The simulation vertical salinity profiles for the calibration event ( Spring tide of 12 June, 1972) at stations B and C (Figure 2, corresponding to Broughty Ferry and Newport along the flow channel) are shown in figure 3. As this figure shows significant variations in the salt concentration throughout the tidal cycle in the water column at these locations are predicted. These profiles are compared with depth average salinities to provide a quantitative measure for the deviation from reality that will result if the salinity changes in the water column is ignored.

The results obtained for the verification event (i.e. neap tide of 20 June, 1972) at stations B and C are shown in figure 4. Despite the significant reduction in water level changes during the neap tide noticeable variations in the vertical salinity profile throughout the tidal cycle is again predicted.

The predicted asymmetry in the salinity profiles between stations B and C and also with respect to time are as expected for a complex estuary such as the Tay.

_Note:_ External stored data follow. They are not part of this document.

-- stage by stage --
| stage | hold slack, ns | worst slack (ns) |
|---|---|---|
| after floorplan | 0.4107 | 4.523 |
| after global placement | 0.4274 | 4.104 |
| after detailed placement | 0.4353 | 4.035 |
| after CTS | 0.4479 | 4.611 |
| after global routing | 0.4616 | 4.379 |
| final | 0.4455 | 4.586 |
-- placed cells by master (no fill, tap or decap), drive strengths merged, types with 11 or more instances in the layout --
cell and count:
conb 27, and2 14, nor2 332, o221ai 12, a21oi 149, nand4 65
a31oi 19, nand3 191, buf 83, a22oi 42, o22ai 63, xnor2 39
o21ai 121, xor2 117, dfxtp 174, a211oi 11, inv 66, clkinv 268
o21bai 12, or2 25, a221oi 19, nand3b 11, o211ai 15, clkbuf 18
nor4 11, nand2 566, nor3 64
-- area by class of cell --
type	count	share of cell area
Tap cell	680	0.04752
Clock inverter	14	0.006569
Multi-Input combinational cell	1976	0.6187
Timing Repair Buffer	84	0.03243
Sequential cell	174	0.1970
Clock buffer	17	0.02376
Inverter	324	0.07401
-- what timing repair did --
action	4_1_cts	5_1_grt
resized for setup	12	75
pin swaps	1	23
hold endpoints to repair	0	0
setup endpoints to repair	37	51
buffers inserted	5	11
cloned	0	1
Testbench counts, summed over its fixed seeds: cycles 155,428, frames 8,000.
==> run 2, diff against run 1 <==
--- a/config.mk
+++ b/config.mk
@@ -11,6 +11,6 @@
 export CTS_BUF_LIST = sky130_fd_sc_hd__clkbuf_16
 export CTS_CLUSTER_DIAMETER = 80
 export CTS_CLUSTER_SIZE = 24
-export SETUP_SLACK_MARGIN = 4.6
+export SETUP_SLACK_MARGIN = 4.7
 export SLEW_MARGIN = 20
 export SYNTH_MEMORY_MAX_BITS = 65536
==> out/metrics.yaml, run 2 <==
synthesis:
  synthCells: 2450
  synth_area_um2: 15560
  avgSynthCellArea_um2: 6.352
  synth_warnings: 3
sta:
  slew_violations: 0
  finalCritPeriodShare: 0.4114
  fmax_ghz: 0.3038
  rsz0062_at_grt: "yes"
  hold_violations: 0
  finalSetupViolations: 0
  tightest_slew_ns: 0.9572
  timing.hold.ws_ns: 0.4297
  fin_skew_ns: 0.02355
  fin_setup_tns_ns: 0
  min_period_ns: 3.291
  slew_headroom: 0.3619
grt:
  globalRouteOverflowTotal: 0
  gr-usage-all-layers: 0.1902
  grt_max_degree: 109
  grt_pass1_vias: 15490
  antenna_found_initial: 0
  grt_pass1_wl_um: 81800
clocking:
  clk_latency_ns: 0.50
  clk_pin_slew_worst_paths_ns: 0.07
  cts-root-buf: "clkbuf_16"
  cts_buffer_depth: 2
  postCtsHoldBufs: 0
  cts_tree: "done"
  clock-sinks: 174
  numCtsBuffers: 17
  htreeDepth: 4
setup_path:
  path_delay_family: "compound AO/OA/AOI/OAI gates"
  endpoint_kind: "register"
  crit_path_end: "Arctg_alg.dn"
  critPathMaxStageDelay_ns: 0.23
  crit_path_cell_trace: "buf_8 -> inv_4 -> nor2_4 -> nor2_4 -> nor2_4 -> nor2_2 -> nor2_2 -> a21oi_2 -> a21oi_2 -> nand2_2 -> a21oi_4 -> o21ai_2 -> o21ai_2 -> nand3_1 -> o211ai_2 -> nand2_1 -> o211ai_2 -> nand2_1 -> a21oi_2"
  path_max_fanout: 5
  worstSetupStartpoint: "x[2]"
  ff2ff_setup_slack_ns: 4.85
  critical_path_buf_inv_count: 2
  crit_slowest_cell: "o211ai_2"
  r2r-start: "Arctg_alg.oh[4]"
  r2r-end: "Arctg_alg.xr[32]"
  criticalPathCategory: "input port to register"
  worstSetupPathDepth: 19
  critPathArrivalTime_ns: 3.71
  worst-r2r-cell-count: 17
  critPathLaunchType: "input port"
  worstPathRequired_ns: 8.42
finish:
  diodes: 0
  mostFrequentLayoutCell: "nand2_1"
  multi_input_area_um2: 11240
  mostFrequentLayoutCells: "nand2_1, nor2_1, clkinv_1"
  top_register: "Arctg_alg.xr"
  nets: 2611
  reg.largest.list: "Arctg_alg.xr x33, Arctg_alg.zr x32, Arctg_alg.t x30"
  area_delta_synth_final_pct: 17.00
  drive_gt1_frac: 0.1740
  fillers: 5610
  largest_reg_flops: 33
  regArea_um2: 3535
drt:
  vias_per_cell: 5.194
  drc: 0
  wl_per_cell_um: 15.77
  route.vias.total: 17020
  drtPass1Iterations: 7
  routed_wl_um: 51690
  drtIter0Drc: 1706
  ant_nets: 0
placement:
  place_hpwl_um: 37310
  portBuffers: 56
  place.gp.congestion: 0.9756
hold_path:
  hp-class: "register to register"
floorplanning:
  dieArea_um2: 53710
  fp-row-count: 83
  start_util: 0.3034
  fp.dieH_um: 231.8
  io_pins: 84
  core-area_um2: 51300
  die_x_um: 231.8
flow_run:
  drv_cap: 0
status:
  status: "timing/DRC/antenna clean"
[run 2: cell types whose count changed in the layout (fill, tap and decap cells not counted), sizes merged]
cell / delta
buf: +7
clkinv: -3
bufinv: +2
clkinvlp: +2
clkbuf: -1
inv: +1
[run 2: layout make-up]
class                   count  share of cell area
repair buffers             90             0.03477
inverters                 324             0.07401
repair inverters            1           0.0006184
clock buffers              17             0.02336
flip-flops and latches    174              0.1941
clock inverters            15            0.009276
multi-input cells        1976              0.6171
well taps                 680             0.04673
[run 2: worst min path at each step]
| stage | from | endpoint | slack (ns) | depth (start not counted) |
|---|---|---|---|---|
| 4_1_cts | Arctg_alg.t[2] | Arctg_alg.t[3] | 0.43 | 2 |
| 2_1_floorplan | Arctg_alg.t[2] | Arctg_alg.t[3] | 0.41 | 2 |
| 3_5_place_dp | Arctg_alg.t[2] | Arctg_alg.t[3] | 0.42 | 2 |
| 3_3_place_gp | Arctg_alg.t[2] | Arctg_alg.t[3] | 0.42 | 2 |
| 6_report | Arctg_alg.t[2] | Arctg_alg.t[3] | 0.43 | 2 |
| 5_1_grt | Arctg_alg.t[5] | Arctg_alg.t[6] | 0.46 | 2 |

Fig. 3 Salinity Profiles, Spring tide of 12 June 1972

Fig. 4 Salinity Profiles, Neap tide of 20 June 1972

Our numerical experiments showed that to obtain results comparable with those shown in figure 3 and 4 via the use of full 3-D computations, computer CPU time of two order of magnitudes larger than the time used in the present computations is required. It should also be noted that in most cases 3-D computations require parallel processing systems.Therefore another advantage of our method is that useful quantitative results about 3-D dispersion of solutes in tidal water systems can be obtained withoutemploying costly super computers.

5 CONCLUSIONS

The novel modelling approach presented in this paper is shown to yield accurate solute concentration profiles in a water column (i.e. bed to surface direction) in tidal water ways. In this approach full three dimensional computations are avoided and hence the model provides a very cost effective scheme for obtaining results for complex tidal water ways under realistic conditions. Practical problems involving high cost of 3-D computations can be solved by this method. To overcome the complexity of the implementation of the developed multi-stage software and to make it accessible to users who may have a minimal knowledge of mathematical modelling the scheme should be used in conjunction with an information processing tool. The basic structure of the proposed IT system is explained and its application to a realistic case study is presented. The results obtained by the model for the salinity profiles in lower reaches of the Tay estuary reveal detailed information regarding solute concentration variations during a tidal cycle in the water column at selected locations along the estuary. Critical evaluation of the generated results show their theoretical consistency and close comparison with realistically expected data. The developed model is a general tool and can be applied to simulate a variety of hydro-environmental phenomena in complex estuaries and coastal zones.

6 ACKNOWLEDGMENT

The authors wish to thank Engineering and Physical Research Council of UK (EPSRC) and LoughboroughUniversity for PhD studentships, which enabled the development of the model and information processing system described in this work.